Carrot Seed Development
Carrot (Daucus carota L.) develops 'umbels', groups of flowers which produce seeds. Carrot seeds are not true seeds in a botanical sense but are dry fruits called 'schizocarps' (photos below).
Carrot Endosperm-Degrading Enzyme
In a carrot (Daucus carota L.) seed (schizocarp) the embryo does not complete its development prior to seed desiccation, and apparently ‘mature’ carrot seeds contain immature embryos when seeds are dispersed from the maternal plants (Fig. 1). Different tissues, such as the epidermis and procambium, are already differentiated and are distinguishable in the embryo, but the cotyledons and the axis are very small compared with the size of the seed itself at maturity. The immature embryos of carrot seeds develop following imbibition and then undergo radicle protrusion, while the endosperm layers are being degraded (Fig. 2).
Endo-b-mannanase is involved in the dissolution of carrot endosperm. Mannan is one of the major carbohydrates in the endosperm in Umbelliferae seeds. We have isolated a cDNA from imbibed carrot seeds that encodes endo-b-mannanase (termed DcMAN1). DcMAN1 mRNA expression is not detected early in imbibition, but it is observed after 18 h from the start of imbibition and increases during 24 h to 30 h from the start of imbibition, leveling off by 36 h (Fig. 3). That is, DcMAN1 is expressed before radicle protrusion.

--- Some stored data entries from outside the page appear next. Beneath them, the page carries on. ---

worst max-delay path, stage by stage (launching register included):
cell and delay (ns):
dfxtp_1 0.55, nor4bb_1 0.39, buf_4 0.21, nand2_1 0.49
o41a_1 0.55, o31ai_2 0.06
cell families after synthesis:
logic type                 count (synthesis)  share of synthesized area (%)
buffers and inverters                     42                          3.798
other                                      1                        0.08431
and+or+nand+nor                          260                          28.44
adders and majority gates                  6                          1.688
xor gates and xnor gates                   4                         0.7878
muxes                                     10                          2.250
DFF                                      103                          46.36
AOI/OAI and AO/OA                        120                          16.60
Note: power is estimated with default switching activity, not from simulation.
File: src/rtl/instr_pack.sv
// Combinational field packer: builds the 32-bit instruction word and flags
// whether the opcode is legal for the requested class. Halt always packs to 0.
module instr_pack
  import prog_pkg::*;
(
  input  instr_req_t  req,
  output logic [31:0] word,
  output logic        legal
);

  // pack fields by class and check the opcode window
  always_comb begin
    word  = '0;
    legal = 1'b0;
    if (req.halt) begin
      legal = 1'b1;
    end else begin
      word[OPC_LSB +: 6] = req.opcode;
      word[RA_LSB  +: 5] = req.ra;
      word[RB_LSB  +: 5] = req.rb;
      case (req.cls)
        CLS_R: begin
          word[RC_LSB +: 5] = req.rc;
          word[SH_LSB +: 5] = req.shamt;
          legal = (req.opcode >= R_MIN) && (req.opcode <= R_MAX);
        end
        CLS_I: begin
          word[15:0] = req.imm;
          legal = (req.opcode >= I_MIN) && (req.opcode <= I_MAX);
        end
        CLS_MEM: begin
          word[15:0] = req.imm;
          legal = (req.opcode >= MEM_MIN) && (req.opcode <= MEM_MAX);
        end
        default: begin
          // JMP_MAX is the top of the 6-bit range, so only the floor matters
          word[15:0] = req.imm;
          legal = (req.opcode >= JMP_MIN);
        end
      endcase
    end
  end

endmodule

The expression of DcMAN1 is first detected only in the micropylar-half seed and then occurred in the lateral-half seed at later stages (Fig. 4).
Endo-b-mannanase activity is first detected only in the micropylar-half seed after 18 h from the start of imbibition, and it increases about five-fold from 24 h to 30 h from the start of imbibition, before leveling off. Enzyme activity appears in the lateral-half seed after 24 h from the start of imbibition, with an increase during 30 h to 36 h. The timing of the increase of total endo-b-mannanase activity in imbibed carrot seeds corresponds to that of mRNA expression (Fig. 5).
Most endo-b-mannanase activity is detected in the endosperm and very low activity is detected in the embryo. The activity in the embryo is approximately two-orders less than in the endosperm, suggesting that endo-b-mannanase activity is involved in endosperm degradation (Fig. 6).
The immature embryo is located at the micropylar region of carrot seed early in imbibition and elongates into the lateral half seed at the later stages. This occurs concomitantly with enlargement of the corrosion cavity, which presumably is caused by enzymatic degradation of the endosperm, since the spatial and temporal patterns of expression of DcMAN1 mRNA and endo-b-mannanase activity in carrot seeds are consistent with the patterns of the enlargement of the corrosion cavity and embryo development in imbibed seeds. Thus, an endo-b-mannanase is likely to be associated with the developmental program in imbibed carrot seeds.
Carrot seeds complete embryogenesis during seed imbibition after the shedding of seeds. The increase in embryo size in imbibed seeds starts as early as 12 h from the start of imbibition. But most embryos excised from seeds before 24 h from the start of imbibition are not capable of germinating in water (Fig. 7) or MS medium (data not shown).
Inability of the excised embryos to complete germination at these stages is most likely due to the physiological state of the embryos. At 36 h from the start of imbibition, the embryos appear to have completed development, when they reach two-thirds the length of seed, or more, since most excised embryos can complete germination, with a normally elongated radicle. It is most likely that completion of the developmental program occurs first and then the germinative programs starts, although both occur in imbibed seeds before radicle emergence. The transition from seed development to germination must occur in carrot seeds at later stages of imbibition.